Saved entries:
....

File: src/rtl/tank_pkg.sv
// Shared types and screen defaults for the tank game datapath blocks.
package tank_pkg;

    localparam int unsigned SCREEN_W_DEF = 640;
    localparam int unsigned SCREEN_H_DEF = 480;
    localparam int unsigned COORD_W_DEF  = 10;

    typedef logic [COORD_W_DEF-1:0] coord_t;

    typedef enum logic [1:0] {
        DirUp    = 2'd0,
        DirRight = 2'd1,
        DirDown  = 2'd2,
        DirLeft  = 2'd3
    } dir_e;

    typedef enum logic [1:0] {
        StIdle     = 2'd0,
        StFly      = 2'd1,
        StExplode  = 2'd2,
        StCooldown = 2'd3
    } bullet_state_e;

endpackage

File: src/rtl/frame_down_counter.sv
// Loadable frame-tick down counter; done_o pulses on the tick that consumes the last count.
module frame_down_counter #(
    parameter int unsigned Width = 5
) (
    input  logic             clk_i,
    input  logic             rst_ni,
    input  logic             load_i,
    input  logic [Width-1:0] load_val_i,
    input  logic             tick_i,
    output logic [Width-1:0] count_o,
    output logic             done_o
);

    logic [Width-1:0] count_q, count_d;

    always_comb begin
        count_d = count_q;
        if (load_i) begin
            count_d = load_val_i;
        end else if (tick_i && (count_q != '0)) begin
            count_d = count_q - 1'b1;
        end
    end

    always_ff @(posedge clk_i or negedge rst_ni) begin
        if (!rst_ni) begin
            count_q <= '0;
        end else begin
            count_q <= count_d;
        end
    end

    assign count_o = count_q;
    assign done_o  = tick_i && (count_q == Width'(1));

endmodule

File: src/rtl/bullet_ctrl.sv
// Per-player bullet lifecycle: fire, per-frame flight, explosion window and refire cooldown.
module bullet_ctrl
    import tank_pkg::*;
#(
    parameter int unsigned SCREEN_W        = SCREEN_W_DEF,
    parameter int unsigned SCREEN_H        = SCREEN_H_DEF,
    parameter int unsigned COORD_W         = COORD_W_DEF,
    parameter int unsigned BULLET_SPEED    = 4,
    parameter int unsigned EXPLODE_FRAMES  = 8,
    parameter int unsigned COOLDOWN_FRAMES = 16
) (
    input  logic               clk_i,
    input  logic               rst_ni,
    input  logic               frame_tick_i,
    input  logic               fire_i,
    input  logic [COORD_W-1:0] tank_x_i,
    input  logic [COORD_W-1:0] tank_y_i,
    input  logic [1:0]         tank_dir_i,
    input  logic               explose_i,
    output logic               bullet_active_o,
    output logic [COORD_W-1:0] bullet_x_o,
    output logic [COORD_W-1:0] bullet_y_o,
    output logic               exploding_o,
    output logic               ready_o
);

    localparam int unsigned MaxFrames =
        (EXPLODE_FRAMES > COOLDOWN_FRAMES) ? EXPLODE_FRAMES : COOLDOWN_FRAMES;
    localparam int unsigned CntW = $clog2(MaxFrames + 1);

    localparam logic [COORD_W:0] SpeedExt = (COORD_W+1)'(BULLET_SPEED);
    localparam logic [COORD_W:0] XMax     = (COORD_W+1)'(SCREEN_W - 1);
    localparam logic [COORD_W:0] YMax     = (COORD_W+1)'(SCREEN_H - 1);

    bullet_state_e      state_q, state_d;
    dir_e               dir_q, dir_d;
    logic [COORD_W-1:0] x_q, x_d, y_q, y_d;
    logic               fire_prev_q;
    logic               fire_edge;

    logic            cnt_load, cnt_tick, cnt_done;
    logic [CntW-1:0] cnt_val, cnt_count;

    logic [COORD_W:0] x_ext, y_ext, x_step, y_step;
    logic             out_of_range;

    assign fire_edge = fire_i && !fire_prev_q;
    assign cnt_tick  = frame_tick_i && ((state_q == StExplode) || (state_q == StCooldown));

    // One extra bit so an underflow past 0 or overflow past the edge is visible.
    always_comb begin
        x_ext        = {1'b0, x_q};
        y_ext        = {1'b0, y_q};
        x_step       = x_ext;
        y_step       = y_ext;
        out_of_range = 1'b0;
        case (dir_q)
            DirUp: begin
                out_of_range = (y_ext < SpeedExt);
                y_step       = y_ext - SpeedExt;
            end
            DirDown: begin
                y_step       = y_ext + SpeedExt;
                out_of_range = (y_step > YMax);
            end
            DirLeft: begin
                out_of_range = (x_ext < SpeedExt);
                x_step       = x_ext - SpeedExt;
            end
            DirRight: begin
                x_step       = x_ext + SpeedExt;
                out_of_range = (x_step > XMax);
            end
            default: out_of_range = 1'b0;
        endcase
    end

    always_comb begin
        state_d  = state_q;
        dir_d    = dir_q;
        x_d      = x_q;
        y_d      = y_q;
        cnt_load = 1'b0;
        cnt_val  = '0;
        case (state_q)
            StIdle: begin
                if (fire_edge) begin
                    x_d     = tank_x_i;
                    y_d     = tank_y_i;
                    dir_d   = dir_e'(tank_dir_i);
                    state_d = StFly;
                end
            end
            StFly: begin
                // A hit beats a same-cycle frame tick, so the explosion sits where the hit was seen.
                if (explose_i) begin
                    state_d  = StExplode;
                    cnt_load = 1'b1;
                    cnt_val  = CntW'(EXPLODE_FRAMES);
                end else if (frame_tick_i) begin
                    if (out_of_range) begin
                        state_d  = StCooldown;
                        cnt_load = 1'b1;
                        cnt_val  = CntW'(COOLDOWN_FRAMES);
                    end else begin
                        x_d = x_step[COORD_W-1:0];
                        y_d = y_step[COORD_W-1:0];
                    end
                end
            end
            StExplode: begin
                if (cnt_done) begin
                    state_d  = StCooldown;
                    cnt_load = 1'b1;
                    cnt_val  = CntW'(COOLDOWN_FRAMES);
                end
            end
            StCooldown: begin
                if ((COOLDOWN_FRAMES == 0) || cnt_done) begin
                    state_d = StIdle;
                end
            end
            default: state_d = StIdle;
        endcase
    end

    always_ff @(posedge clk_i or negedge rst_ni) begin
        if (!rst_ni) begin
            state_q     <= StIdle;
            dir_q       <= DirUp;
            x_q         <= '0;
            y_q         <= '0;
            fire_prev_q <= 1'b0;
        end else begin
            state_q     <= state_d;
            dir_q       <= dir_d;
            x_q         <= x_d;
            y_q         <= y_d;
            fire_prev_q <= fire_i;
        end
    end

    frame_down_counter #(
        .Width (CntW)
    ) u_frame_cnt (
        .clk_i      (clk_i),
        .rst_ni     (rst_ni),
        .load_i     (cnt_load),
        .load_val_i (cnt_val),
        .tick_i     (cnt_tick),
        .count_o    (cnt_count),
        .done_o     (cnt_done)
    );

    assign bullet_active_o = (state_q == StFly);
    assign exploding_o     = (state_q == StExplode);
    assign ready_o         = (state_q == StIdle);
    assign bullet_x_o      = x_q;
    assign bullet_y_o      = y_q;

endmodule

....

TASK PROMPT
The output should be a character-exact copy of all entries.

RESULT OF THE TASK
File: src/rtl/tank_pkg.sv
// Shared types and screen defaults for the tank game datapath blocks.
package tank_pkg;

    localparam int unsigned SCREEN_W_DEF = 640;
    localparam int unsigned SCREEN_H_DEF = 480;
    localparam int unsigned COORD_W_DEF  = 10;

    typedef logic [COORD_W_DEF-1:0] coord_t;

    typedef enum logic [1:0] {
        DirUp    = 2'd0,
        DirRight = 2'd1,
        DirDown  = 2'd2,
        DirLeft  = 2'd3
    } dir_e;

    typedef enum logic [1:0] {
        StIdle     = 2'd0,
        StFly      = 2'd1,
        StExplode  = 2'd2,
        StCooldown = 2'd3
    } bullet_state_e;

endpackage

File: src/rtl/frame_down_counter.sv
// Loadable frame-tick down counter; done_o pulses on the tick that consumes the last count.
module frame_down_counter #(
    parameter int unsigned Width = 5
) (
    input  logic             clk_i,
    input  logic             rst_ni,
    input  logic             load_i,
    input  logic [Width-1:0] load_val_i,
    input  logic             tick_i,
    output logic [Width-1:0] count_o,
    output logic             done_o
);

    logic [Width-1:0] count_q, count_d;

    always_comb begin
        count_d = count_q;
        if (load_i) begin
            count_d = load_val_i;
        end else if (tick_i && (count_q != '0)) begin
            count_d = count_q - 1'b1;
        end
    end

    always_ff @(posedge clk_i or negedge rst_ni) begin
        if (!rst_ni) begin
            count_q <= '0;
        end else begin
            count_q <= count_d;
        end
    end

    assign count_o = count_q;
    assign done_o  = tick_i && (count_q == Width'(1));

endmodule

File: src/rtl/bullet_ctrl.sv
// Per-player bullet lifecycle: fire, per-frame flight, explosion window and refire cooldown.
module bullet_ctrl
    import tank_pkg::*;
#(
    parameter int unsigned SCREEN_W        = SCREEN_W_DEF,
    parameter int unsigned SCREEN_H        = SCREEN_H_DEF,
    parameter int unsigned COORD_W         = COORD_W_DEF,
    parameter int unsigned BULLET_SPEED    = 4,
    parameter int unsigned EXPLODE_FRAMES  = 8,
    parameter int unsigned COOLDOWN_FRAMES = 16
) (
    input  logic               clk_i,
    input  logic               rst_ni,
    input  logic               frame_tick_i,
    input  logic               fire_i,
    input  logic [COORD_W-1:0] tank_x_i,
    input  logic [COORD_W-1:0] tank_y_i,
    input  logic [1:0]         tank_dir_i,
    input  logic               explose_i,
    output logic               bullet_active_o,
    output logic [COORD_W-1:0] bullet_x_o,
    output logic [COORD_W-1:0] bullet_y_o,
    output logic               exploding_o,
    output logic               ready_o
);

    localparam int unsigned MaxFrames =
        (EXPLODE_FRAMES > COOLDOWN_FRAMES) ? EXPLODE_FRAMES : COOLDOWN_FRAMES;
    localparam int unsigned CntW = $clog2(MaxFrames + 1);

    localparam logic [COORD_W:0] SpeedExt = (COORD_W+1)'(BULLET_SPEED);
    localparam logic [COORD_W:0] XMax     = (COORD_W+1)'(SCREEN_W - 1);
    localparam logic [COORD_W:0] YMax     = (COORD_W+1)'(SCREEN_H - 1);

    bullet_state_e      state_q, state_d;
    dir_e               dir_q, dir_d;
    logic [COORD_W-1:0] x_q, x_d, y_q, y_d;
    logic               fire_prev_q;
    logic               fire_edge;

    logic            cnt_load, cnt_tick, cnt_done;
    logic [CntW-1:0] cnt_val, cnt_count;

    logic [COORD_W:0] x_ext, y_ext, x_step, y_step;
    logic             out_of_range;

    assign fire_edge = fire_i && !fire_prev_q;
    assign cnt_tick  = frame_tick_i && ((state_q == StExplode) || (state_q == StCooldown));

    // One extra bit so an underflow past 0 or overflow past the edge is visible.
    always_comb begin
        x_ext        = {1'b0, x_q};
        y_ext        = {1'b0, y_q};
        x_step       = x_ext;
        y_step       = y_ext;
        out_of_range = 1'b0;
        case (dir_q)
            DirUp: begin
                out_of_range = (y_ext < SpeedExt);
                y_step       = y_ext - SpeedExt;
            end
            DirDown: begin
                y_step       = y_ext + SpeedExt;
                out_of_range = (y_step > YMax);
            end
            DirLeft: begin
                out_of_range = (x_ext < SpeedExt);
                x_step       = x_ext - SpeedExt;
            end
            DirRight: begin
                x_step       = x_ext + SpeedExt;
                out_of_range = (x_step > XMax);
            end
            default: out_of_range = 1'b0;
        endcase
    end

    always_comb begin
        state_d  = state_q;
        dir_d    = dir_q;
        x_d      = x_q;
        y_d      = y_q;
        cnt_load = 1'b0;
        cnt_val  = '0;
        case (state_q)
            StIdle: begin
                if (fire_edge) begin
                    x_d     = tank_x_i;
                    y_d     = tank_y_i;
                    dir_d   = dir_e'(tank_dir_i);
                    state_d = StFly;
                end
            end
            StFly: begin
                // A hit beats a same-cycle frame tick, so the explosion sits where the hit was seen.
                if (explose_i) begin
                    state_d  = StExplode;
                    cnt_load = 1'b1;
                    cnt_val  = CntW'(EXPLODE_FRAMES);
                end else if (frame_tick_i) begin
                    if (out_of_range) begin
                        state_d  = StCooldown;
                        cnt_load = 1'b1;
                        cnt_val  = CntW'(COOLDOWN_FRAMES);
                    end else begin
                        x_d = x_step[COORD_W-1:0];
                        y_d = y_step[COORD_W-1:0];
                    end
                end
            end
            StExplode: begin
                if (cnt_done) begin
                    state_d  = StCooldown;
                    cnt_load = 1'b1;
                    cnt_val  = CntW'(COOLDOWN_FRAMES);
                end
            end
            StCooldown: begin
                if ((COOLDOWN_FRAMES == 0) || cnt_done) begin
                    state_d = StIdle;
                end
            end
            default: state_d = StIdle;
        endcase
    end

    always_ff @(posedge clk_i or negedge rst_ni) begin
        if (!rst_ni) begin
            state_q     <= StIdle;
            dir_q       <= DirUp;
            x_q         <= '0;
            y_q         <= '0;
            fire_prev_q <= 1'b0;
        end else begin
            state_q     <= state_d;
            dir_q       <= dir_d;
            x_q         <= x_d;
            y_q         <= y_d;
            fire_prev_q <= fire_i;
        end
    end

    frame_down_counter #(
        .Width (CntW)
    ) u_frame_cnt (
        .clk_i      (clk_i),
        .rst_ni     (rst_ni),
        .load_i     (cnt_load),
        .load_val_i (cnt_val),
        .tick_i     (cnt_tick),
        .count_o    (cnt_count),
        .done_o     (cnt_done)
    );

    assign bullet_active_o = (state_q == StFly);
    assign exploding_o     = (state_q == StExplode);
    assign ready_o         = (state_q == StIdle);
    assign bullet_x_o      = x_q;
    assign bullet_y_o      = y_q;

endmodule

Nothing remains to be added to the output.